== Records for the task
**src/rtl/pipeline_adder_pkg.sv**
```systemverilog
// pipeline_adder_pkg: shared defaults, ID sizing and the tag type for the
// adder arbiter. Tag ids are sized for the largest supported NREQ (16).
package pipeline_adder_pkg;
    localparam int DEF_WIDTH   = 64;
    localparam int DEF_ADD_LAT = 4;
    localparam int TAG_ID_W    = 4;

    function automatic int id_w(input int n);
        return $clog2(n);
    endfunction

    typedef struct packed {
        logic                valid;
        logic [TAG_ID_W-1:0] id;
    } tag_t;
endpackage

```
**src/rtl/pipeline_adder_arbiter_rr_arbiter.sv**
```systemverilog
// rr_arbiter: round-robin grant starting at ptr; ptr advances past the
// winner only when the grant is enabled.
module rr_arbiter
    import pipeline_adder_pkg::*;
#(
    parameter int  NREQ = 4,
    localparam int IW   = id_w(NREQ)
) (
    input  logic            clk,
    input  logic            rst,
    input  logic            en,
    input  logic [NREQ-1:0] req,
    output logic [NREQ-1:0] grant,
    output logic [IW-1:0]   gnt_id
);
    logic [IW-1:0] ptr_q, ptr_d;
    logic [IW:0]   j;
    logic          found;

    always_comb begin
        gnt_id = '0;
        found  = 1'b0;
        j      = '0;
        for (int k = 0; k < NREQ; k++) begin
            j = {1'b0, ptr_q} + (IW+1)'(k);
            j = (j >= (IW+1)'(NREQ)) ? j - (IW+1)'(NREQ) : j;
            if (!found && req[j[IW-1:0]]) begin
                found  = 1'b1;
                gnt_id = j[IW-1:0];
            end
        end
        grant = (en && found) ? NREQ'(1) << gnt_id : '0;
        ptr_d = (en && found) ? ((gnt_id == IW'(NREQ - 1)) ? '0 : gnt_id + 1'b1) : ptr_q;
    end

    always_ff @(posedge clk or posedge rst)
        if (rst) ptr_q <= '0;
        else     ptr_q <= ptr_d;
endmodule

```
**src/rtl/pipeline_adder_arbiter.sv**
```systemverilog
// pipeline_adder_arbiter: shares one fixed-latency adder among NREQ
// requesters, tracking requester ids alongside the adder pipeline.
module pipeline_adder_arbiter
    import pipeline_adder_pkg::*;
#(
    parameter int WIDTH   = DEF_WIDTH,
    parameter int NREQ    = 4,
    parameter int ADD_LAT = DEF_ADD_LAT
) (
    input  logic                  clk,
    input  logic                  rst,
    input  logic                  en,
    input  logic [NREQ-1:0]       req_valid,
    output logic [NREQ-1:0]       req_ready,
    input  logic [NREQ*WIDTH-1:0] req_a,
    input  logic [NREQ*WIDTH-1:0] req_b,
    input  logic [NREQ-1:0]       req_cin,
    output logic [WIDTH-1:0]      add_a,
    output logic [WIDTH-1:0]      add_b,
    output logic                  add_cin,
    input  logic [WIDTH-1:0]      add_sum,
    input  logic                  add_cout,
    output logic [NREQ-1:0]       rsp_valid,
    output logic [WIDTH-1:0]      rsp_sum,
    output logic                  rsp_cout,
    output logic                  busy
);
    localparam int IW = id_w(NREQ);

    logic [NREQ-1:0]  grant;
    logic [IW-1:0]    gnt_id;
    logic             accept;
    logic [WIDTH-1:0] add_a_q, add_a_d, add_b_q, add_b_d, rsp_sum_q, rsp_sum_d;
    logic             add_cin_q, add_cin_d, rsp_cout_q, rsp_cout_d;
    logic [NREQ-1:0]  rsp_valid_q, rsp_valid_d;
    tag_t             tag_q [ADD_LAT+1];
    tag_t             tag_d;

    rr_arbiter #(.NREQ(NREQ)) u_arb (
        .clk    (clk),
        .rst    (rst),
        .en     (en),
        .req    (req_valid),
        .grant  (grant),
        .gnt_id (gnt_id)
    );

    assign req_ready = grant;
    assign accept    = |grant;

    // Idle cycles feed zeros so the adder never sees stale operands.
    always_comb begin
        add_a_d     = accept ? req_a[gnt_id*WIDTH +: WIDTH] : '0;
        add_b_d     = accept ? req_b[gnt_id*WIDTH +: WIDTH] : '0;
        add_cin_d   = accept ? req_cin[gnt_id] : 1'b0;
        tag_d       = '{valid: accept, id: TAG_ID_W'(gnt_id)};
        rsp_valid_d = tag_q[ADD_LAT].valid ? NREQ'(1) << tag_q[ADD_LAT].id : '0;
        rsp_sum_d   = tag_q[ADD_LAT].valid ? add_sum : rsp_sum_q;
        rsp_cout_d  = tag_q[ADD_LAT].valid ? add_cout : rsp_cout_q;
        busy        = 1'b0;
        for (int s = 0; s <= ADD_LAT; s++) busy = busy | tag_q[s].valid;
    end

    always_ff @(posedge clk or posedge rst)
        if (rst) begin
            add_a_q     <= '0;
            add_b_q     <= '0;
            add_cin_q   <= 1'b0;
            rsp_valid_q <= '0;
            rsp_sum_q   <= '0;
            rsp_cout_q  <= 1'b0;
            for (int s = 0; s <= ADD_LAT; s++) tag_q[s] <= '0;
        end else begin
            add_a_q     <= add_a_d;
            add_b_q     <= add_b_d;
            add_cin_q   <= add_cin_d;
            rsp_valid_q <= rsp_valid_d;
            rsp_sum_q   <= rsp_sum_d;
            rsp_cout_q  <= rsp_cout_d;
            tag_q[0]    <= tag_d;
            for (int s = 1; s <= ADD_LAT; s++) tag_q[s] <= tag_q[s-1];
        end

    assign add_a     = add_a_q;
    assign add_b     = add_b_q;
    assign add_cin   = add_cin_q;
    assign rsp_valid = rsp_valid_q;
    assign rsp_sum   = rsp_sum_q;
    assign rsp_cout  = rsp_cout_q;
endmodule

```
====
== Records for the task
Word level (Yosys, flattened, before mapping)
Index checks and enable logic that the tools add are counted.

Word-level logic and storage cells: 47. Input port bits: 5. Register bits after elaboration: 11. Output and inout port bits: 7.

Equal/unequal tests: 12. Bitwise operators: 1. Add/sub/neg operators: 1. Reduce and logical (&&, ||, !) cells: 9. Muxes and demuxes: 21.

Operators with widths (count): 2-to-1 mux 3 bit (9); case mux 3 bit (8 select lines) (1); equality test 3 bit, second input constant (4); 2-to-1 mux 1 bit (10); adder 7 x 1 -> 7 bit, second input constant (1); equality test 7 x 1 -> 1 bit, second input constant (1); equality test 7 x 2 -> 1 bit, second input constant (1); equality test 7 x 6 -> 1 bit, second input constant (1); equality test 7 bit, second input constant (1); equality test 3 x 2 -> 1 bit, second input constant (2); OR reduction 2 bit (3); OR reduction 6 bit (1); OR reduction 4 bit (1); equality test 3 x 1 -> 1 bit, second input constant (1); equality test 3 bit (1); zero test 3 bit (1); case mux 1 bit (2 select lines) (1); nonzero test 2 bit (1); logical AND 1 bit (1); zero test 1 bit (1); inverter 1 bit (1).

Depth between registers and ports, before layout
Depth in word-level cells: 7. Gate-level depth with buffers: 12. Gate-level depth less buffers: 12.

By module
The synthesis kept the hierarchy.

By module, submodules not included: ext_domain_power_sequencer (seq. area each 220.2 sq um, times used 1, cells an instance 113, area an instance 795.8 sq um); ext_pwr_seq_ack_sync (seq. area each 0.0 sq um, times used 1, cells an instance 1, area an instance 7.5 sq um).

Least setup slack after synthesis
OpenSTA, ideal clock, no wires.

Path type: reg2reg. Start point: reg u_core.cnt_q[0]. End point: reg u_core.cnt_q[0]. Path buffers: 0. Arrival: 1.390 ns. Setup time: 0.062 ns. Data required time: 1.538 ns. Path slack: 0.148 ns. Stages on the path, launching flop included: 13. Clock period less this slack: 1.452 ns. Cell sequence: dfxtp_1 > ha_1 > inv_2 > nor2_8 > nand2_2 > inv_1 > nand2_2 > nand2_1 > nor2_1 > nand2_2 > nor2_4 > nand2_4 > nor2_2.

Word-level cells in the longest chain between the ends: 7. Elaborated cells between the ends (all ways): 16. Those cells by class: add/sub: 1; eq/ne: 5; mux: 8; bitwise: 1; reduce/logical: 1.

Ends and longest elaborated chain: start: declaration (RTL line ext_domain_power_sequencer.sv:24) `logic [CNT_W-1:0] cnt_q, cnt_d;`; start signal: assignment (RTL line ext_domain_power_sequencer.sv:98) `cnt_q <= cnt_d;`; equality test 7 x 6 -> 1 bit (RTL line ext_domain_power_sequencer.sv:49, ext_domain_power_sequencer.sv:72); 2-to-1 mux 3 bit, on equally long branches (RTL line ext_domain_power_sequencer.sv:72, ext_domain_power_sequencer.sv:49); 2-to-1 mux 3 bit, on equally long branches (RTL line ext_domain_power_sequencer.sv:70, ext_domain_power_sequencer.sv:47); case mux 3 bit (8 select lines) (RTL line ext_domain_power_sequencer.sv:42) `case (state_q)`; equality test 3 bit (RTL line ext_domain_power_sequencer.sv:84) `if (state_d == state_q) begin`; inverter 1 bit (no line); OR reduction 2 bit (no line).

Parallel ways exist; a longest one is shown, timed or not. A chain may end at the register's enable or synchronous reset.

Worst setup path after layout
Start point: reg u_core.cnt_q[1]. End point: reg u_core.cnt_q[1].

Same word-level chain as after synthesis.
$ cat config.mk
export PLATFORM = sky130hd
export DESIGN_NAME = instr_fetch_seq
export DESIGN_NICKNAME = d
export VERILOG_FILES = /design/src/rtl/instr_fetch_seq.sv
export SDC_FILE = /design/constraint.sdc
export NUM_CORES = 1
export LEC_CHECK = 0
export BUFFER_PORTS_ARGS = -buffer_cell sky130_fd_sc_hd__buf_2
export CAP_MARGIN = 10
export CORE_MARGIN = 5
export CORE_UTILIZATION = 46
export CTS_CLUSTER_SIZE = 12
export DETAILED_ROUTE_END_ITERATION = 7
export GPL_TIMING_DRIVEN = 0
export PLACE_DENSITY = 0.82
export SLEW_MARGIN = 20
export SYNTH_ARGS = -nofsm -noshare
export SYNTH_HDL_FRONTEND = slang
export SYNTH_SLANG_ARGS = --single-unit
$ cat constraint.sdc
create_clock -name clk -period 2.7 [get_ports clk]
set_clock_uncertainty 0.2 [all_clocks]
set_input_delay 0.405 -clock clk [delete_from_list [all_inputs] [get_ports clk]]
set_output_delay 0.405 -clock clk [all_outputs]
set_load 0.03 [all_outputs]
====
* **Task details**
Lines holding the word "buffers" should be counted across the entries; state only how many there are.

* **Answer section**
2